* _Your goal_
Check each line of the records below for the string "cycles", then state how many lines contain it, with no other output.

(Dataset)

<file path="src/rtl/dmem_arbiter_if.sv">
// Requester-side bus for dmem_arbiter: one instance per port.
// The master modport is the requester (LSU or DMA); the slave modport is the arbiter.
interface dmem_arbiter_if #(
    parameter int DATA_WIDTH = 64,
    parameter int DATA_BYTES = DATA_WIDTH / 8
);
    logic                  req;
    logic                  gnt;
    logic [DATA_WIDTH-1:0] addr;
    logic [DATA_WIDTH-1:0] wdata;
    logic [DATA_BYTES-1:0] wen;
    logic                  rvalid;
    logic [DATA_WIDTH-1:0] rdata;

    modport master (
        output req, addr, wdata, wen,
        input  gnt, rvalid, rdata
    );

    modport slave (
        input  req, addr, wdata, wen,
        output gnt, rvalid, rdata
    );
endinterface

</file>
<file path="src/rtl/dmem_arbiter.sv">
// dmem_arbiter: shares the single-port data memory between the core LSU (port 0)
// and the loader/debug DMA (port 1). Port 0 has fixed priority; a starvation
// counter forces one port 1 grant after STARVE_LIMIT consecutive port 0 grants
// while port 1 waits. Responses return one cycle after grant, matching the
// memory's 1-cycle synchronous read (write-first).
// Optional build macro: DMEM_ARB_STATS_EN adds grant statistics counters.
module dmem_arbiter #(
    parameter int DATA_WIDTH   = 64,
    parameter int DATA_BYTES   = DATA_WIDTH / 8,
    parameter int STARVE_LIMIT = 4
) (
    input  logic                  clk,
    input  logic                  rst,
    dmem_arbiter_if.slave         p0,
    dmem_arbiter_if.slave         p1,
    output logic [DATA_WIDTH-1:0] mem_addr,
    output logic [DATA_WIDTH-1:0] mem_wdata,
    output logic [DATA_BYTES-1:0] mem_wen,
    input  logic [DATA_WIDTH-1:0] mem_rdata
`ifdef DMEM_ARB_STATS_EN
    ,
    output logic [31:0]           stat_gnt0,
    output logic [31:0]           stat_gnt1,
    output logic [15:0]           stat_forced
`endif
);

    typedef enum logic {
        PORT0 = 1'b0,
        PORT1 = 1'b1
    } port_e;

    localparam logic [7:0] LP_LIMIT = 8'(STARVE_LIMIT);

    logic [7:0] r_starve_cnt;
    logic       r_rsp_valid;
    port_e      r_rsp_id;

    logic       w_force;
    logic       w_gnt0;
    logic       w_gnt1;

    // Port 1 is forced only when both ports contend and port 1 has waited long enough.
    assign w_force = p0.req && p1.req && (r_starve_cnt >= LP_LIMIT);

    // Grant decision from registered state; nothing is granted while in reset.
    always_comb begin
        // NOTE: every output of a combinational block gets a default first so no path leaves it unassigned, which would infer a latch.
        w_gnt0 = 1'b0;
        w_gnt1 = 1'b0;
        if (!rst) begin
            if (p0.req && !w_force) begin
                w_gnt0 = 1'b1;
            end else if (p1.req) begin
                w_gnt1 = 1'b1;
            end
        end
    end

    assign p0.gnt = w_gnt0;
    assign p1.gnt = w_gnt1;

    // Pass the granted port's command to memory; idle cycles issue a harmless read of word 0.
    always_comb begin
        mem_addr  = '0;
        mem_wdata = '0;
        mem_wen   = '0;
        if (w_gnt0) begin
            mem_addr  = p0.addr;
            mem_wdata = p0.wdata;
            mem_wen   = p0.wen;
        end else if (w_gnt1) begin
            mem_addr  = p1.addr;
            mem_wdata = p1.wdata;
            mem_wen   = p1.wen;
        end
    end

    // Starvation counter: counts port 0 wins while port 1 waits, saturating at 255.
    always_ff @(posedge clk) begin
        // NOTE: sequential state uses non-blocking assignments so every flop samples pre-edge values, independent of statement order.
        if (rst) begin
            r_starve_cnt <= '0;
        end else if (w_gnt1 || !p1.req) begin
            r_starve_cnt <= '0;
        end else if (w_gnt0 && (r_starve_cnt != 8'hFF)) begin
            r_starve_cnt <= r_starve_cnt + 8'd1;
        end
    end

    // Response pipeline: remember whether and to whom a grant was issued this cycle.
    always_ff @(posedge clk) begin
        if (rst) begin
            r_rsp_valid <= 1'b0;
            r_rsp_id    <= PORT0;
        end else begin
            r_rsp_valid <= w_gnt0 || w_gnt1;
            r_rsp_id    <= w_gnt1 ? PORT1 : PORT0;
        end
    end

    // Responses are masked by rst so a transaction issued just before reset never acknowledges.
    assign p0.rvalid = r_rsp_valid && !rst && (r_rsp_id == PORT0);
    assign p1.rvalid = r_rsp_valid && !rst && (r_rsp_id == PORT1);
    assign p0.rdata  = p0.rvalid ? mem_rdata : '0;
    assign p1.rdata  = p1.rvalid ? mem_rdata : '0;

`ifdef DMEM_ARB_STATS_EN
    // Grant statistics; counters wrap at their maximum value.
    always_ff @(posedge clk) begin
        if (rst) begin
            stat_gnt0   <= '0;
            stat_gnt1   <= '0;
            stat_forced <= '0;
        end else begin
            if (w_gnt0) begin
                stat_gnt0 <= stat_gnt0 + 32'd1;
            end
            if (w_gnt1) begin
                stat_gnt1 <= stat_gnt1 + 32'd1;
            end
            if (w_gnt1 && w_force) begin
                stat_forced <= stat_forced + 16'd1;
            end
        end
    end
`endif

endmodule

</file>
<file path="src/flat_wrapper.sv">
// flat-port wrapper written by rule: the top's interface ports become plain ports
module dmem_arbiter_flat 
#(
    parameter int DATA_WIDTH   = 64,
    parameter int DATA_BYTES   = DATA_WIDTH / 8,
    parameter int STARVE_LIMIT = 4
)
  (clk, rst, mem_addr, mem_wdata, mem_wen, mem_rdata, p0_req, p0_addr, p0_wdata, p0_wen, p0_gnt, p0_rvalid, p0_rdata, p1_req, p1_addr, p1_wdata, p1_wen, p1_gnt, p1_rvalid, p1_rdata);
  dmem_arbiter_if #(.DATA_WIDTH(DATA_WIDTH), .DATA_BYTES(DATA_BYTES)) p0_i ();
  dmem_arbiter_if #(.DATA_WIDTH(DATA_WIDTH), .DATA_BYTES(DATA_BYTES)) p1_i ();
  input  logic clk;
  input  logic rst;
  output logic [DATA_WIDTH-1:0] mem_addr;
  output logic [DATA_WIDTH-1:0] mem_wdata;
  output logic [DATA_BYTES-1:0] mem_wen;
  input  logic [DATA_WIDTH-1:0] mem_rdata;
  input wire logic [$bits(p0_i.req)-1:0] p0_req;
  input wire logic [$bits(p0_i.addr)-1:0] p0_addr;
  input wire logic [$bits(p0_i.wdata)-1:0] p0_wdata;
  input wire logic [$bits(p0_i.wen)-1:0] p0_wen;
  output wire logic [$bits(p0_i.gnt)-1:0] p0_gnt;
  output wire logic [$bits(p0_i.rvalid)-1:0] p0_rvalid;
  output wire logic [$bits(p0_i.rdata)-1:0] p0_rdata;
  input wire logic [$bits(p1_i.req)-1:0] p1_req;
  input wire logic [$bits(p1_i.addr)-1:0] p1_addr;
  input wire logic [$bits(p1_i.wdata)-1:0] p1_wdata;
  input wire logic [$bits(p1_i.wen)-1:0] p1_wen;
  output wire logic [$bits(p1_i.gnt)-1:0] p1_gnt;
  output wire logic [$bits(p1_i.rvalid)-1:0] p1_rvalid;
  output wire logic [$bits(p1_i.rdata)-1:0] p1_rdata;
  assign p0_i.req = p0_req;
  assign p0_i.addr = p0_addr;
  assign p0_i.wdata = p0_wdata;
  assign p0_i.wen = p0_wen;
  assign p0_gnt = p0_i.gnt;
  assign p0_rvalid = p0_i.rvalid;
  assign p0_rdata = p0_i.rdata;
  assign p1_i.req = p1_req;
  assign p1_i.addr = p1_addr;
  assign p1_i.wdata = p1_wdata;
  assign p1_i.wen = p1_wen;
  assign p1_gnt = p1_i.gnt;
  assign p1_rvalid = p1_i.rvalid;
  assign p1_rdata = p1_i.rdata;
  dmem_arbiter #(.DATA_WIDTH(DATA_WIDTH), .DATA_BYTES(DATA_BYTES), .STARVE_LIMIT(STARVE_LIMIT)) u_core (.clk(clk), .rst(rst), .p0(p0_i), .p1(p1_i), .mem_addr(mem_addr), .mem_wdata(mem_wdata), .mem_wen(mem_wen), .mem_rdata(mem_rdata));
endmodule
</file>
<file path="config.mk">
export PLATFORM = sky130hd
export DESIGN_NAME = dmem_arbiter_flat
export DESIGN_NICKNAME = d
export VERILOG_FILES = /design/src/rtl/dmem_arbiter_if.sv /design/src/rtl/dmem_arbiter.sv /design/src/flat_wrapper.sv
export SDC_FILE = /design/constraint.sdc
export NUM_CORES = 1
export LEC_CHECK = 0
export ABC_AREA = 1
export CORE_AREA = 2 2 237 239
export DETAILED_ROUTE_END_ITERATION = 8
export DIE_AREA = 0 0 239 241
export SLEW_MARGIN = 20
export SYNTH_ARGS = -nofsm -noshare
export SYNTH_HDL_FRONTEND = slang
export SYNTH_SLANG_ARGS = --single-unit
</file>
<file path="constraint.sdc">
create_clock -name clk -period 3.6 [get_ports clk]
set_clock_uncertainty 0.15 [all_clocks]
set_input_delay 0.9 -clock clk [delete_from_list [all_inputs] [get_ports clk]]
set_output_delay 0.9 -clock clk [all_outputs]
set_load 0.02 [all_outputs]
</file>
==> results.json <==
{
  "clkLatencyLatePin_ns": 0.24,
  "min_period_ns": 3.50,
  "hold-worst-slack_ns": 0.313,
  "pin_count": 608,
  "crit_path_max_fanout": 32,
  "dpl_cell_area_um2": 10300,
  "async_flop_share_pct": 0,
  "cts_tree": "yes",
  "end_kind": "primary output",
  "vias": 6355,
  "gp_congestion": 0.880,
  "vdd.ir_drop.worst_v": 0.0000862,
  "finalSetupViolations": 0,
  "drive_gt1_share_pct": 16.8,
  "syn_inst": 690,
  "outcome": "finished, final reports clean",
  "dp_cells": 2014,
  "die_x_um": 239,
  "cts-root-buf": "clkbuf_16",
  "syn2layout_area_growth_pct": 254,
  "ant_nets": 0,
  "grt_usage_pct": 10.5,
  "p_per_area_nw_per_um2": 132,
  "ys_ff_latch": 10,
  "grt_max_degree": 33,
  "initial_utilization_pct": 5.35,
  "hold_viol": 0,
  "firstDrtPassIters": 5,
  "synth_area_leaders": "nand2_1, nor2_1, inv_1",
  "die_height_um": 241,
  "vias_per_cell": 3.12,
  "wirelength_mm": 33.8,
  "netlist_area_um2": 2930,
  "yosysMostFrequentCell": "nand2_1",
  "grt_pass1_wl_mm": 42.8,
  "numCtsBuffers": 3,
  "htreeDepth": 1,
  "setup_ws_ns": 0.100,
  "stdcell_count": 2036,
  "startpoint": "rst",
  "synth_top_area_share_pct": 53.0,
  "timing.rr.start": "u_core.r_starve_cnt[4]",
  "final-seq-area_um2": 200,
  "drc_errors": 0,
  "hold_start": "u_core.r_starve_cnt[0]",
  "die_area_um2": 57600,
  "coreArea_um2": 54900,
  "max_freq_mhz": 286,
  "path_class": "in2out",
  "grt_pass1_vias": 6239,
  "post-route-period-util_pct": 97.2,
  "hold_class": "reg2reg",
  "critPathRequiredTime_ns": 2.55,
  "drt_iter0_drc": 192,
  "yosysWarnings": 0,
  "leakage_uw": 0.00583,
  "cap_viol_max_count": 0,
  "synth_seq_area_share_pct": 6.82,
  "num-fill-cells": 6312,
  "post_synth.cell_area_avg_um2": 4.25,
  "synth_edf_count": 0,
  "netlist-cell-type-count": 19,
  "clk_pin_slew_ns": 0.04,
  "grt_overflow": 0,
  "yosysTopAreaCell": "nand2_1",
  "dominantRegCellSynth": "dfxtp_1",
  "design_area_um2": 10400,
  "clock_sinks": 10,
  "ctsHoldBuffers": 0,
  "rsz0062_at_grt": "false",
  "port_buffers": 607,
  "slew_viol_final": 0,
  "post-place-ws_ns": -0.570,
  "finalSetupTns_ns": 0,
  "cp_data_arrival_time_ns": 2.45,
  "cp-start-kind": "input port",
  "detail_route.wl_per_cell_um": 16.6,
  "multiInputGateArea_um2": 2200,
  "nets": 1670,
  "synth.cells.most_frequent": "nand2_1, nor2_1, inv_1",
  "place_hpwl_mm": 29.8,
  "antenna_found_initial": 15,
  "num_rows": 86,
  "clock_path_buffers": 2
}
## layout by cell type, fill, tap and decap left out, types with 2 or more instances in the layout
cell               n
nand2_1          409
dlygate4sd2_1     71
clkdlybuf4s15_1   15
buf_4             63
dlymetal6s2s_1    31
nand3_2            2
diode_2            5
buf_12            35
bufbuf_16          3
nand2_2            6
buf_6              2
ha_1               2
inv_1             71
clkdlybuf4s15_2   35
conb_1             5
dfxtp_1           10
nor2_1           138
clkbuf_16          5
buf_8              2
clkdlybuf4s50_1  348
buf_2             64
## critical path: stages
cell             delay (ns)
clkdlybuf4s15_1        0.29
inv_1                  0.15
buf_4                  0.13
nand3_2                0.13
buf_12                 0.21
buf_4                  0.21
nor2_1                 0.22
buf_12                 0.17
## layer usage
layer	track usage, %	vias up	routed length, um
met5	0	-	10
met4	1.31	2	429
met1	12.9	2678	14300
met2	19.3	407	16500
li1	-	3243	-
met3	2.10	25	2570
## flip-flops by register name (all words and copies together) (netlist names)
| name | count |
|---|---|
| u_core.r_rsp_valid | 1 |
| u_core.r_starve_cnt | 8 |
| u_core.r_rsp_id | 1 |
## final timing paths
check | end | cells after the start | slack (ns)
setup / recovery | p1_rdata[6] | 8 | 0.10
setup reg to reg | u_core.r_starve_cnt[0] | 10 | 1.95
hold reg to reg | u_core.r_starve_cnt[0] | 1 | 0.31
hold / removal | u_core.r_starve_cnt[0] | 1 | 0.31
## cell type report
cell class	instances	area share, %
antenna	5	0.120
sequential	10	1.93
inverter	73	2.66
multi-input combinational	568	21.2
tap	704	8.47
clock buffer	4	0.854
timing repair buffer	672	64.8
## timing repair
action	CTS	global route
endpoints found under the setup margin	257	172
pin swaps	1	1
setup buffers	8	0
gates cloned	3	2
gates resized for setup	487	38
## cells by family after synthesis
group                    count (synthesis)  synth area share (%)
AND/OR/NAND/NOR                        559                  72.3
buffers and inverters                  116                  19.6
flip-flops                              10                  6.82
AO/OA/AOI/OAI                            2                 0.341
adder cells (fa/ha/maj)                  2                 0.853
other                                    1                 0.128
## report_power, final
part           switching, uW  internal, uW
Combinational            460           573
Clock                   52.3           167
Sequential              3.04           117
Total                    515           856
## metrics by stage
| step | utilization, % | power [uW] |
|---|---|---|
| after floorplan | - | 460 |
| after global placement | 18.8 | 1200 |
| after detailed placement | 18.8 | 1200 |
| after CTS | 18.7 | 1380 |
| after global routing | 18.9 | 1450 |
| final | 18.9 | 1370 |
Note: power is estimated with default switching activity, not from simulation.
### src/rtl/regfile_dump_reader.sv
// -----------------------------------------------------------------------------
// regfile_dump_reader
//
// Read-only client of the register file. On start it walks the address range
// first_addr..last_addr (inclusive, wrapping modulo 2**ADDR_W) through one
// combinational read port and streams every word out on a valid/ready
// interface to the debug/trace path. One beat every two cycles at best.
//
// Ports:
//   clk         system clock, rising edge
//   rst         synchronous active-high reset
//   start       one-cycle dump request, honoured only while idle
//   first_addr  first register to read, sampled with start
//   last_addr   last register to read (inclusive), sampled with start
//   busy        high whenever the reader is not idle
//   done        one-cycle pulse after the final beat is accepted
//   raddr       read address to the register file
//   rdata       combinational read data from the register file
//   out_valid   out_data/out_addr/out_last hold a beat
//   out_ready   downstream accepts the beat when out_valid is also high
//   out_data    captured register value
//   out_addr    address the value was read from
//   out_last    final beat of the dump
// -----------------------------------------------------------------------------
module regfile_dump_reader
    import regfile_pkg::*;
#(
    parameter int DATA_W = RF_DATA_W,
    parameter int ADDR_W = RF_ADDR_W
) (
    input  logic              clk,
    input  logic              rst,
    input  logic              start,
    input  logic [ADDR_W-1:0] first_addr,
    input  logic [ADDR_W-1:0] last_addr,
    output logic              busy,
    output logic              done,
    output logic [ADDR_W-1:0] raddr,
    input  logic [DATA_W-1:0] rdata,
    output logic              out_valid,
    input  logic              out_ready,
    output logic [DATA_W-1:0] out_data,
    output logic [ADDR_W-1:0] out_addr,
    output logic              out_last
);

    logic [1:0]        state;
    logic [ADDR_W-1:0] end_addr;
    logic              accept;

    assign accept = out_valid && out_ready;
    assign busy   = (state != DUMP_IDLE);

    // raddr doubles as the walk cursor: it is loaded when entering FETCH and
    // simply holds its value everywhere else, so the read port only ever sees
    // the address being fetched or the one last fetched.
    always_ff @(posedge clk) begin
        // NOTE: all state here uses non-blocking assignments so every register
        // samples the pre-edge values, whatever the statement order.
        if (rst) begin
            state     <= DUMP_IDLE;
            end_addr  <= '0;
            raddr     <= '0;
            done      <= 1'b0;
            out_valid <= 1'b0;
            out_data  <= '0;
            out_addr  <= '0;
            out_last  <= 1'b0;
        end else begin
            // NOTE: done defaults low every cycle so it can only ever be a
            // single-cycle pulse, set below on the final accepted beat.
            done <= 1'b0;

            case (state)
                DUMP_IDLE: begin
                    if (start) begin
                        raddr    <= first_addr;
                        end_addr <= last_addr;
                        state    <= DUMP_FETCH;
                    end
                end

                DUMP_FETCH: begin
                    // Snapshot the word now; later register-file writes do
                    // not disturb the beat while it waits in SEND.
                    out_data  <= rdata;
                    out_addr  <= raddr;
                    out_last  <= (raddr == end_addr);
                    out_valid <= 1'b1;
                    state     <= DUMP_SEND;
                end

                DUMP_SEND: begin
                    if (accept) begin
                        out_valid <= 1'b0;
                        if (out_last) begin
                            done  <= 1'b1;
                            state <= DUMP_IDLE;
                        end else begin
                            // Natural wrap from 2**ADDR_W-1 to 0.
                            raddr <= raddr + ADDR_W'(1);
                            state <= DUMP_FETCH;
                        end
                    end
                end

                default: begin
                    state <= DUMP_IDLE;
                end
            endcase
        end
    end

endmodule : regfile_dump_reader
===== config.mk =====
export PLATFORM = sky130hd
export DESIGN_NAME = blinky_multi
export DESIGN_NICKNAME = d
export VERILOG_FILES = /design/src/rtl/blinky_multi.sv
export SDC_FILE = /design/constraint.sdc
export NUM_CORES = 1
export LEC_CHECK = 0
export BUFFER_PORTS_ARGS = -buffer_cell sky130_fd_sc_hd__buf_2
export CAP_MARGIN = 20
export CORE_ASPECT_RATIO = 1.5
export CORE_MARGIN = 5
export CORE_UTILIZATION = 55
export CTS_BUF_LIST = sky130_fd_sc_hd__clkbuf_4 sky130_fd_sc_hd__clkbuf_8
export CTS_CLUSTER_SIZE = 8
export DETAILED_ROUTE_END_ITERATION = 16
export PLACE_DENSITY = 0.74
export SLEW_MARGIN = 20
export SYNTH_ARGS = -nofsm -noshare
export SYNTH_HDL_FRONTEND = slang
export SYNTH_SLANG_ARGS = --single-unit

===== constraint.sdc =====
create_clock -name i_clock -period 2.9 [get_ports i_clock]
set_input_delay 0.145 -clock i_clock [delete_from_list [all_inputs] [get_ports i_clock]]
set_output_delay 0.145 -clock i_clock [all_outputs]
set_load 0.01 [all_outputs]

(End Dataset)

* _Expected output_
2